Why independent IT advisory outperforms vendor-led recommendations for government ICT

In government ICT projects, the advice that shapes a procurement decision often comes from a party that also stands to win the contract. It is a quiet conflict of interest, and it is so common that it can look normal. But when the advisor also sells the solution, the recommendation is rarely neutral, and the public pays for the difference.

The problem with vendor-led recommendations

A vendor's job is to sell what the vendor makes. That is not a criticism; it is the role. The problem arises when that same vendor is invited to define the requirement. The natural result is a specification that fits the vendor's product, a business case that favours its approach, and options that quietly exclude alternatives. The buyer ends up choosing from a shortlist someone else designed for their own benefit.

In the public sector, the stakes are higher. Decisions are larger, longer-lived, and accountable to citizens. A solution chosen because it suited the advisor, rather than the mandate, can lock an institution into years of cost and constraint.

When the advisor also sells the solution, you are not buying advice.

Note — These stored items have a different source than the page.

===== config.mk =====
export PLATFORM = sky130hd
export DESIGN_NAME = pt_walker
export DESIGN_NICKNAME = d
export VERILOG_FILES = /design/src/rtl/pt_walker.sv
export SDC_FILE = /design/constraint.sdc
export NUM_CORES = 1
export LEC_CHECK = 0
export BUFFER_PORTS_ARGS = -buffer_cell sky130_fd_sc_hd__buf_2
export CORE_AREA = 2 2 102 104
export CTS_BUF_LIST = sky130_fd_sc_hd__clkbuf_4
export DETAILED_ROUTE_END_ITERATION = 10
export DIE_AREA = 0 0 104 106
export GPL_TIMING_DRIVEN = 0
export PLACE_DENSITY = 0.83
export SKIP_CTS_REPAIR_TIMING = 1
export SLEW_MARGIN = 25
export SYNTH_ARGS = -nofsm -noshare
export SYNTH_HDL_FRONTEND = slang
export SYNTH_SLANG_ARGS = --single-unit

===== constraint.sdc =====
create_clock -name clk -period 4.3 [get_ports clk]
set_input_delay 0 -clock clk [delete_from_list [all_inputs] [get_ports clk]]
set_output_delay 0 -clock clk [all_outputs]
set_load 0.1 [all_outputs]
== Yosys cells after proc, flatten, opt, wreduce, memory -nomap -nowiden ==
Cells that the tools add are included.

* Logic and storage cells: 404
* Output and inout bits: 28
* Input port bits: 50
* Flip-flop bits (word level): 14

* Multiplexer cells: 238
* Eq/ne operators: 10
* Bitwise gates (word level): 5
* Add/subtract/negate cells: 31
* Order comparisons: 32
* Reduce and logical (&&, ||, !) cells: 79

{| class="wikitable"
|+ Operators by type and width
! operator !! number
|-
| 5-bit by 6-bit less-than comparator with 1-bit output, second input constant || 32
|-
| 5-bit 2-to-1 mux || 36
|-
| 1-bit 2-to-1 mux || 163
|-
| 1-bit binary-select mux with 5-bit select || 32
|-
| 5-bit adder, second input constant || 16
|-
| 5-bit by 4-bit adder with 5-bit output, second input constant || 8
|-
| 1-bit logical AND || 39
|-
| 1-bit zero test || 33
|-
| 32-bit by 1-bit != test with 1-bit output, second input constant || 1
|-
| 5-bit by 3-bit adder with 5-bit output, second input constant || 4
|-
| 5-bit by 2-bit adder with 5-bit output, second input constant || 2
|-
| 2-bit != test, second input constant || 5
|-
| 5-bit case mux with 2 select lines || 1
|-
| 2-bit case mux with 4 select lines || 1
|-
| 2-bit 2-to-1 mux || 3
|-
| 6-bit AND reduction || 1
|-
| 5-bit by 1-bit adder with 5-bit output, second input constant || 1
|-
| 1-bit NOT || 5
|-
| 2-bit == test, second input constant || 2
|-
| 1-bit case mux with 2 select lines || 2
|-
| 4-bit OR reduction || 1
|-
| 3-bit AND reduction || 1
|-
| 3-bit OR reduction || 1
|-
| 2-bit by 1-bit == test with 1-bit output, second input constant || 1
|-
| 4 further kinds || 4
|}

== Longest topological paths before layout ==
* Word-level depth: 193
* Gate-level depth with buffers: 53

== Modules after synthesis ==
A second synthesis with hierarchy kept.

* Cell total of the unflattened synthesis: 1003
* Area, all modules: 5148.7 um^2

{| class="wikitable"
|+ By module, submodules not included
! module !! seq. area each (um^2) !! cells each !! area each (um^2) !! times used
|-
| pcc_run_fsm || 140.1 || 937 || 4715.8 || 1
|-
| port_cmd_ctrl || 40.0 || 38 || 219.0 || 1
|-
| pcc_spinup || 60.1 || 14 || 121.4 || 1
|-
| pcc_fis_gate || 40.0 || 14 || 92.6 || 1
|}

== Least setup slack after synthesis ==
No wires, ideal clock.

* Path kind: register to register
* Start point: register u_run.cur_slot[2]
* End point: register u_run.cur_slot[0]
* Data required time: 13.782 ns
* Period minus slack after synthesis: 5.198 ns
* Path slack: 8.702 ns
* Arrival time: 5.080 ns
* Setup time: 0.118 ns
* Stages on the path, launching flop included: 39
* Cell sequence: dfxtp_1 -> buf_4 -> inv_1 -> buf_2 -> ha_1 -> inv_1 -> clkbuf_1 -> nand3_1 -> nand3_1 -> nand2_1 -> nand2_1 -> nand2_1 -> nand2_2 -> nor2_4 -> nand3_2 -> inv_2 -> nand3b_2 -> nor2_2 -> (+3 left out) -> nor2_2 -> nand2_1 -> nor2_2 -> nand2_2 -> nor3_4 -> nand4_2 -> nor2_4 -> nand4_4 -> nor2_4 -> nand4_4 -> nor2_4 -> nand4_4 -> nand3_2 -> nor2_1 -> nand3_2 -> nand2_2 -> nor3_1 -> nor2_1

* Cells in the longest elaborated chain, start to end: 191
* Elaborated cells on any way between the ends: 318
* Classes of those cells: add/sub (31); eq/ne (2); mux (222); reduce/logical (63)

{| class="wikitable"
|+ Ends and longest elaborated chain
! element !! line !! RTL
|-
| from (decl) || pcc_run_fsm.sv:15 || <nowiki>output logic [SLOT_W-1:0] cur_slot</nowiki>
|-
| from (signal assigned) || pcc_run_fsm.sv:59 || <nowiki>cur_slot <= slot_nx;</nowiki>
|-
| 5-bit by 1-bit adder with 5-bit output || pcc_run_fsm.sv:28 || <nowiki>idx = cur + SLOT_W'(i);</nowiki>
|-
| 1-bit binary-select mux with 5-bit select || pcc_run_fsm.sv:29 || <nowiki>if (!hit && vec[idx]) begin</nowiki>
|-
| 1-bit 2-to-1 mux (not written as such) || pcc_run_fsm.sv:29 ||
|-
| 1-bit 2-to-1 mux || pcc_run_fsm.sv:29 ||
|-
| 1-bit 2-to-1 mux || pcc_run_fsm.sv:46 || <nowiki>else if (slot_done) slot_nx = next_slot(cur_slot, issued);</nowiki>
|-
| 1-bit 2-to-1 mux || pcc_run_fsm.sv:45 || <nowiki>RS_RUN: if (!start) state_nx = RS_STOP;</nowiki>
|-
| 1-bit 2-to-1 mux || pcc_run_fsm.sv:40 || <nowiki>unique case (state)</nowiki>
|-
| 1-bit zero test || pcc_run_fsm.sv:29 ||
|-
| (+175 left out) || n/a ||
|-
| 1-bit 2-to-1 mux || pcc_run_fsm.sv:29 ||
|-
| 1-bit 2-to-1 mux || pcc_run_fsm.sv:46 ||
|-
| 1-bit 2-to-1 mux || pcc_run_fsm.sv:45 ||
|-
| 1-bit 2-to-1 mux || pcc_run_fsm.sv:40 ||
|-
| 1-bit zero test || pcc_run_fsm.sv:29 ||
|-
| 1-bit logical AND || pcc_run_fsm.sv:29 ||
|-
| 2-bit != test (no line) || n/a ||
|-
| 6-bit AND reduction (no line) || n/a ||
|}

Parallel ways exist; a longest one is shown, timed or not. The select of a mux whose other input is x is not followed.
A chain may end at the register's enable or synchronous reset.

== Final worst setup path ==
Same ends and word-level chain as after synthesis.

You are buying a sales pitch with a report cover.

What independent advisory does differently

An independent advisor has no product to place and no contract to win from the recommendation. That single fact changes everything downstream. The requirement is defined around the institution's actual mandate, options are assessed on merit, and every recommendation is justified, costed, and tied to a business outcome the buyer can defend.

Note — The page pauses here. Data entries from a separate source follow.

[config.mk]
export PLATFORM = sky130hd
export DESIGN_NAME = fcmp_unit
export DESIGN_NICKNAME = d
export VERILOG_FILES = /design/src/rtl/fcmp_pkg.sv /design/src/rtl/fcmp_classify.sv /design/src/rtl/fcmp_order.sv /design/src/rtl/fcmp_select.sv /design/src/rtl/fcmp_unit.sv
export SDC_FILE = /design/constraint.sdc
export NUM_CORES = 1
export LEC_CHECK = 0
export CORE_ASPECT_RATIO = 0.8
export CORE_MARGIN = 10
export CORE_UTILIZATION = 35
export DETAILED_ROUTE_END_ITERATION = 10
export MAX_ROUTING_LAYER = met4
export PLACE_DENSITY = 0.83
export SETUP_SLACK_MARGIN = 0.3
export SLEW_MARGIN = 20
export SYNTH_ARGS = -nofsm -noshare
export SYNTH_HDL_FRONTEND = slang
export SYNTH_HIERARCHICAL = 1
export SYNTH_SLANG_ARGS = --single-unit
[constraint.sdc]
create_clock -name vclk -period 3.8
set_input_delay 0.76 -clock vclk [all_inputs]
set_output_delay 0.76 -clock vclk [all_outputs]
set_load 0.01 [all_outputs]
[src/rtl/fcmp_pkg.sv]
package fcmp_pkg;

  // Summary of one operand as seen by the ordering logic
  typedef struct packed {
    logic sign;
    logic zero;
    logic rsv;
  } op_info_t;

  // Exponent field all zero
  function automatic logic f_exp_clear(input logic [63:0] w, input int unsigned lsb,
                                       input int unsigned width);
    logic clr;
    clr = 1'b1;
    for (int i = 0; i < 64; i++) begin
      if (i >= lsb && i < lsb + width && w[i]) clr = 1'b0;
    end
    return clr;
  endfunction

  // Raw-pattern less-than with sign-flipped sense (valid operands only)
  function automatic logic f_raw_less(input logic [63:0] a, input logic [63:0] b);
    logic res;
    if (a[63] != b[63]) res = a[63];
    else                res = (a < b) ^ a[63];
    return res;
  endfunction

endpackage

[src/rtl/fcmp_classify.sv]
module fcmp_classify
  import fcmp_pkg::*;
#(
  parameter int unsigned WORD_W = 64,
  parameter int unsigned EXP_W  = 11,
  parameter int unsigned EXP_LSB = 52
) (
  input  logic [WORD_W-1:0] word_i,
  output op_info_t          info_o
);
  localparam int unsigned SIGN_POS = WORD_W - 1;

  logic exp_clear;
  logic all_zero;

  always_comb begin
    exp_clear   = f_exp_clear(64'(word_i), EXP_LSB, EXP_W);
    all_zero    = (word_i == '0);
    info_o.sign = word_i[SIGN_POS];
    info_o.zero = all_zero;
    info_o.rsv  = exp_clear & ~all_zero;
  end

  // an all-zero word is never reserved
  always_comb begin
    a_r2_zero_not_reserved: assert (!(word_i == '0) || !info_o.rsv);
  end

endmodule

[src/rtl/fcmp_order.sv]
module fcmp_order
  import fcmp_pkg::*;
#(
  parameter int unsigned WORD_W = 64
) (
  input  logic [WORD_W-1:0] a_i,
  input  logic [WORD_W-1:0] b_i,
  output logic              eq_o,
  output logic              lt_o
);
  always_comb begin
    eq_o = (a_i == b_i);
    lt_o = eq_o ? 1'b0 : f_raw_less(64'(a_i), 64'(b_i));
  end

  // equal and less-than are never both set
  always_comb begin
    a_r4_eq_excludes_lt: assert (!(eq_o && lt_o));
  end

endmodule

[src/rtl/fcmp_select.sv]
module fcmp_select #(
  parameter int unsigned WORD_W    = 64,
  parameter int unsigned SEL_W     = 6,
  parameter logic [SEL_W-1:0] SEL_EQ = 6'h25,
  parameter logic [SEL_W-1:0] SEL_LT = 6'h26,
  parameter logic [SEL_W-1:0] SEL_LE = 6'h27,
  parameter logic [WORD_W-1:0] TRUE_WORD = 64'h4000_0000_0000_0000
) (
  input  logic [SEL_W-1:0]  sel_i,
  input  logic              eq_i,
  input  logic              lt_i,
  input  logic              rsv_i,
  output logic [WORD_W-1:0] result_o
);
  logic hit;

  always_comb begin
    unique case (sel_i)
      SEL_EQ:  hit = eq_i;
      SEL_LT:  hit = lt_i;
      SEL_LE:  hit = eq_i | lt_i;
      default: hit = 1'b0;
    endcase
    result_o = (hit && !rsv_i) ? TRUE_WORD : '0;
  end

  // result is either the true constant or zero
  always_comb begin
    a_r8_result_two_values: assert (result_o == '0 || result_o == TRUE_WORD);
  end

endmodule

[src/rtl/fcmp_unit.sv]
module fcmp_unit
  import fcmp_pkg::*;
#(
  parameter int unsigned WORD_W  = 64,
  parameter int unsigned EXP_W   = 11,
  parameter int unsigned SEL_W   = 6,
  parameter logic [SEL_W-1:0] SEL_EQ = 6'h25,
  parameter logic [SEL_W-1:0] SEL_LT = 6'h26,
  parameter logic [SEL_W-1:0] SEL_LE = 6'h27,
  parameter logic [WORD_W-1:0] TRUE_WORD = 64'h4000_0000_0000_0000
) (
  input  logic [WORD_W-1:0] op_a_i,
  input  logic [WORD_W-1:0] op_b_i,
  input  logic [SEL_W-1:0]  pred_sel_i,
  output logic [WORD_W-1:0] result_o,
  output logic              invalid_o
);
  localparam int unsigned EXP_LSB = WORD_W - 1 - EXP_W;
  localparam int unsigned N_OPS   = 2;

  logic [WORD_W-1:0] ops [N_OPS];
  op_info_t          info [N_OPS];
  logic              any_rsv;
  logic              eq_w;
  logic              lt_w;

  assign ops[0] = op_a_i;
  assign ops[1] = op_b_i;

  for (genvar g = 0; g < N_OPS; g++) begin : g_cls
    fcmp_classify #(
      .WORD_W (WORD_W),
      .EXP_W  (EXP_W),
      .EXP_LSB(EXP_LSB)
    ) u_cls (
      .word_i(ops[g]),
      .info_o(info[g])
    );
  end

  assign any_rsv   = info[0].rsv | info[1].rsv;
  assign invalid_o = any_rsv;

  fcmp_order #(.WORD_W(WORD_W)) u_order (
    .a_i (op_a_i),
    .b_i (op_b_i),
    .eq_o(eq_w),
    .lt_o(lt_w)
  );

  fcmp_select #(
    .WORD_W   (WORD_W),
    .SEL_W    (SEL_W),
    .SEL_EQ   (SEL_EQ),
    .SEL_LT   (SEL_LT),
    .SEL_LE   (SEL_LE),
    .TRUE_WORD(TRUE_WORD)
  ) u_sel (
    .sel_i   (pred_sel_i),
    .eq_i    (eq_w),
    .lt_i    (lt_w),
    .rsv_i   (any_rsv),
    .result_o(result_o)
  );

  always_comb begin
    // a reserved operand never yields a true result
    a_r3_reserved_false: assert (!invalid_o || result_o == '0);
    // mixed valid signs order by the sign bit
    a_r5_mixed_sign: assert (invalid_o || (op_a_i[WORD_W-1] == op_b_i[WORD_W-1])
                             || (lt_w == op_a_i[WORD_W-1]));
    // unused codes give zero
    a_r9_unused_code: assert (pred_sel_i == SEL_EQ || pred_sel_i == SEL_LT
                              || pred_sel_i == SEL_LE || result_o == '0);
  end

endmodule

==> impl_metrics.csv, run 1 <==
group,metric,value,unit
status,status,"finished, final reports clean",
global_route,busiest_layer,"met2",
drt,drt_iter0_markers,77,
sta,fin_crit_sh,98.55,%
drt,dr_total_vias,3142,
place,dpl.hpwl,9673,um
drt,drtPass1Iterations,4,
floorplanning,dieArea,10850,um^2
global_route,grt_use_met2,44.46,%
synthesis,ys.warnings.count,6,
critical_path,start_kind,"input pin",
job,maxCapViolations,0,
layout,mostFrequentLayoutCells,"73 x buf_2, 70 x buf_4, 63 x conb_1",
global_route,antenna_found_initial,0,
drt,route.antenna.remaining_nets,0,
critical_path,cp.arrival,2.98,ns
critical_path,cp.required,3.04,ns
layout,final_util,70.37,%
floorplanning,placement_rows,27,
critical_path,crit_path_cell_trace,"buf_2, inv_2, ha_4, a21oi_4, o21ai_2, a222oi_1, a211oi_2, nor4_2, mux2i_1, a22oi_2, nor4_2, buf_2",
global_route,grt.met1_usage,21.35,%
floorplanning,coreArea,6892,um^2
global_route,grt_pass1_wl,18950,um
layout,nClkBuffers,0,
critical_path,cp-end-kind,"output pin",
layout,regArea,0,um^2
layout,fin_cells,642,
global_route,grt_overflow_total,0,
sta,fin_ws,0.05528,ns
place,post-place-ws,-0.8846,ns
pwr,p_total,0.0005361,W
layout,seq_cell_count,0,
floorplanning,die_w,114.0,um
floorplanning,die_height,95.18,um
layout,drive_above_1_share,61.73,%
global_route,grt_start_max_net_pins,4,
worst_hold_path,hp-start,"pred_sel_i[3]",
critical_path,critPathMaxStageDelay,0.44,ns
place,io_buffers,136,
layout,finalNetCount,754,
layout,nFillCells,557,
critical_path,slowest_stage,"a222oi_1",
pwr,p_leak,2.258,nW
floorplanning,initial_core_util,35.88,%
pwr,p_per_area,110.5,nW/um^2
sta,slew_viol_final,0,
place,dp.cells,630,
sta,finalHoldViolCount,0,
global_route,grtUsageTotal,21.82,%
drt,wl_per_cell,19.17,um
global_route,grt_pass1_vias,3747,
sta,fmax,267.0,MHz
drt,drt-vias-per-instance,4.894,
pwr,vdd_drop_max,64.35,uV
sta,fin_crit,3.745,ns
layout,final_common_cell,"buf_2",
synthesis,syn_inst,349,
synthesis,syn_area,2472,um^2
sta,setup_viol,0,
drt,drc,0,
sta,worst_hold_slack,2.167,ns
critical_path,cp-startpoint,"op_b_i[7]",
worst_hold_path,holdCritPathClass,"input pin to output pin",
place,place_congestion,0.8748,
sta,rsz0062_at_grt,"yes",
critical_path,worstPathMaxFanout,2,
critical_path,critPathKind,"input pin to output pin",
floorplanning,io_pins,199,
global_route,grtUsageMet3,2.950,%
layout,syn2layout_area_growth,96.15,%
drt,routed_wl,12300,um
synthesis,syn-mean-instance-area,7.084,um^2
per-stage QoR:
| stage | cell area [um^2] | setup TNS, ns |
|---|---|---|
| floorplan | 2705 | 0 |
| global placement | 4145 | -1.050 |
| detailed placement | 4145 | -1.128 |
| CTS | 4832 | 0 |
| global route | 4847 | -0.06077 |
| finish | 4850 | 0 |
metal layers:
layer  wire [um]  vias up
li1            -     1534
met1        4528     1476
met2        6895      110
met3         639       22
met4         240        0
met5           0        -
timing repair:
item,CTS,global route
hold buffers,0,0
setup endpoints to repair,2,2
gates resized for setup,629,2
pin swaps,94,2
buffers inserted,11,0
gates cloned,0,0
endpoints found under the hold margin,0,0
power breakdown:
part / switching, W / total, W / internal (W)
clock: 0 / 0.0000000000352 / 0.0000000000352
combinational: 0.000260 / 0.000536 / 0.000276
sequential: 0 / 0 / 0
path summary, 6_finish.rpt:
kind | endpoint | depth (start not counted) | slack, ns
worst min-delay path | result_o[62] | 3 | 2.17
worst max-delay path | result_o[62] | 12 | 0.06
layout make-up:
class	count	area, um^2	area share, %
Tap cell	87	108.9	2.245
Inverter	67	259.0	5.341
Antenna cell	1	2.502	0.05160
Multi-Input combinational cell	281	2927	60.35
Timing Repair Buffer	206	1553	32.02
worst max-delay path: cells and delay by family:
kind                       cells  cell delay, ns
AOI/OAI and AO/OA              5            0.88
and+or+nand+nor                2            0.49
buffers and inverters          3            0.33
muxes                          1            0.27
adders and majority gates      1            0.25
Note: power is estimated with default switching activity, not from simulation.
==> run 2, diff against run 1 <==
==> constraint.sdc (replaced) <==
create_clock -name vclk -period 3.8
set_input_delay 0.76 -clock vclk [all_inputs]
set_output_delay 0.76 -clock vclk [all_outputs]
set_load 0.02 [all_outputs]
==> impl_metrics.csv, run 2 (synthesis results as in run 1) <==
group,metric,value,unit
floorplanning,io_pins,199,
critical_path,cp-end-kind,"output pin",
global_route,grt_start_max_net_pins,4,
place,place_congestion,0.8970,
floorplanning,placement_rows,27,
sta,fin_crit_sh,96.10,%
pwr,p_per_area,115.1,nW/um^2
global_route,antenna_found_initial,0,
sta,finalHoldViolCount,0,
place,post-place-ws,-0.9906,ns
drt,drc,0,
job,maxCapViolations,0,
sta,worst_hold_slack,2.212,ns
sta,fin_ws,0.1483,ns
status,status,"finished, final reports clean",
critical_path,critPathKind,"input pin to output pin",
floorplanning,die_w,114.0,um
place,dpl.hpwl,9638,um
layout,mostFrequentLayoutCells,"69 x buf_4, 67 x buf_2, 63 x conb_1",
floorplanning,dieArea,10850,um^2
place,io_buffers,136,
drt,wl_per_cell,18.42,um
critical_path,cp.arrival,2.89,ns
pwr,switching_share,51.12,%
pwr,share_seq_of_total_power,0,%
sta,fin_crit,3.652,ns
worst_hold_path,holdCritPathClass,"input pin to output pin",
global_route,grt_pass1_vias,3586,
global_route,grtUsageTotal,20.53,%
layout,regArea,0,um^2
floorplanning,coreArea,6892,um^2
pwr,combPwrFrac,100.0,%
drt,drt_iter0_markers,126,
layout,final_common_cell,"buf_4",
layout,seq_cell_count,0,
pwr,p_leak,2.243,nW
drt,dr_total_vias,3106,
critical_path,start_kind,"input pin",
clocking,ctsHoldBuffers,0,
drt,drtPass1Iterations,4,
drt,route.antenna.remaining_nets,0,
sta,setup_viol,0,
layout,drive_above_1_share,57.32,%
global_route,grt_overflow_total,0,
layout,nClkBuffers,0,
pwr,pwr-share-clk,0,%
global_route,grt_pass1_wl,17890,um
drt,routed_wl,11790,um
layout,finalNetCount,753,
layout,syn2layout_area_growth,93.47,%
floorplanning,die_height,95.18,um
layout,antennaDiodeCount,0,
pwr,p_sw,0.0002814,W
drt,drt-vias-per-instance,4.853,
critical_path,cp.required,3.04,ns
pwr,vdd_drop_max,56.15,uV
sta,slew_viol_final,0,
pwr,p_int,0.0002691,W
critical_path,cp-startpoint,"op_b_i[46]",
sta,rsz0062_at_grt,"yes",
critical_path,worstPathMaxFanout,3,
worst_hold_path,hp-start,"op_b_i[19]",
sta,fmax,273.8,MHz
floorplanning,initial_core_util,35.88,%
[run 2: cell types whose count changed in the layout (fill, tap and decap cells not counted), moves of 5 or more]
cell,delta
ha_4,-6
inv_1,+11
buf_2,-6
buf_6,-8
inv_2,-10
ha_1,+6
clkbuf_2,+5
clkdlybuf4s15_1,+9
[run 2: metrics by stage]
step	util (%)	instances	instance area (um^2)	TNS, ns	power (W)
floorplan	-	411	2719	0	0.0002366
CTS	69.52	640	4791	0	0.0005265
global route	69.41	640	4783	0	0.0005952
detailed placement	60.13	628	4144	-1.226	0.0004351
finish	69.41	640	4783	0	0.0005504
global placement	60.13	628	4144	-1.187	0.0004192
[run 2: power groups by stage]
stage / clock [W] / combinational (W) / sequential [W]
after CTS: 0 / 0.000526 / 0
after global routing: 0 / 0.000595 / 0
after floorplan: 0 / 0.000237 / 0
after global placement: 0 / 0.000419 / 0
final: 0 / 0.000550 / 0
after detailed placement: 0 / 0.000435 / 0
[run 2: metal layers]
layer	routed length, um	up-vias	global-route usage, %
met3	719	20	1.632
met5	0	-	-
met2	6461	136	40.15
met1	4396	1424	22.39
li1	-	1526	-
met4	210	0	3.333
[run 2: worst paths after layout]
| path | endpoint | slack, ns | depth (start not counted) |
|---|---|---|---|
| min | result_o[62] | 2.21 | 8 |
| max | result_o[62] | 0.15 | 13 |
[run 2: layout make-up]
| cell class | count | area [um^2] |
|---|---|---|
| inverter | 67 | 256.5 |
| tap | 87 | 108.9 |
| multi-input combinational | 281 | 2868 |
| fill | 552 | 2108 |
| timing repair buffer | 205 | 1550 |
[run 2: worst max-delay path, stage by stage]
cell	delay, ns
buf_2	0.11
inv_2	0.05
ha_4	0.26
a21oi_2	0.15
nand2_1	0.09
a221oi_2	0.25
o21ai_1	0.11
o21a_1	0.19
nor4_2	0.28
mux2i_1	0.24
a22oi_2	0.10
nor4_4	0.13
buf_4	0.18
[run 2: repair_timing]
| item | 4_1_cts | 5_1_grt |
|---|---|---|
| resized for setup | 579 | 10 |
| buffers inserted | 12 | 0 |
| pin swaps | 101 | 5 |
| setup endpoints to repair | 2 | 2 |
==> run 3, diff against run 2 <==
Settings changed: SLEW_MARGIN 20 to default.
==> results of run 3 <==
Same layout as run 2: the final DEF is identical, and so are final timing and power.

Good independent advisory is also evidence-based. It does not import a generic framework and apply it without context. It tests options against how technology actually performs in the local environment, the infrastructure, the constraints, the realities of running systems in Ghana or Nigeria, so the chosen path holds up in practice, not just on paper.

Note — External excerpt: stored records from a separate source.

`config.mk`:
```
export PLATFORM = sky130hd
export DESIGN_NAME = linear_scan_seq
export DESIGN_NICKNAME = d
export VERILOG_FILES = /design/src/rtl/lscan_pkg.sv /design/src/rtl/lscan_token_chain.sv /design/src/rtl/lscan_scan_timer.sv /design/src/rtl/lscan_strobe_gen.sv /design/src/rtl/linear_scan_seq.sv
export SDC_FILE = /design/constraint.sdc
export NUM_CORES = 1
export LEC_CHECK = 0
export BUFFER_PORTS_ARGS = -buffer_cell sky130_fd_sc_hd__buf_2
export CAP_MARGIN = 5
export CORE_UTILIZATION = 45
export DETAILED_ROUTE_END_ITERATION = 12
export HOLD_SLACK_MARGIN = 0.1
export MAX_ROUTING_LAYER = met4
export PLACE_DENSITY = 0.74
export SLEW_MARGIN = 20
export SYNTH_ARGS = -nofsm -noshare
export SYNTH_HDL_FRONTEND = slang
export SYNTH_HIERARCHICAL = 1
export SYNTH_SLANG_ARGS = --single-unit
```
`constraint.sdc`:
```
create_clock -name clk_i -period 1.6 [get_ports clk_i]
set_input_delay 0.16 -clock clk_i [delete_from_list [all_inputs] [get_ports clk_i]]
set_output_delay 0.16 -clock clk_i [all_outputs]
set_load 0.03 [all_outputs]
```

Better procurement decisions, defensible outcomes

For a government ICT leader, the practical benefits are concrete:

  • Decisions you can defend — findings justified with evidence, suitable for scrutiny by a board or oversight body.
  • Options assessed on merit — not narrowed to suit a supplier's catalogue.
  • Costed recommendations — tied to outcomes, so value is visible and comparable.
  • Local grounding — guidance shaped by the realities of the operating environment, not a template.

The takeaway

Independence is not a nice-to-have in government technology decisions; it is the safeguard that keeps procurement honest and outcomes defensible. The most reliable way to get advice that serves the institution is to take it from someone with no stake in what you end up buying. That is the principle behind Hankaka's IT consulting — independent, evidence-based, and locally grounded, free of vendor bias.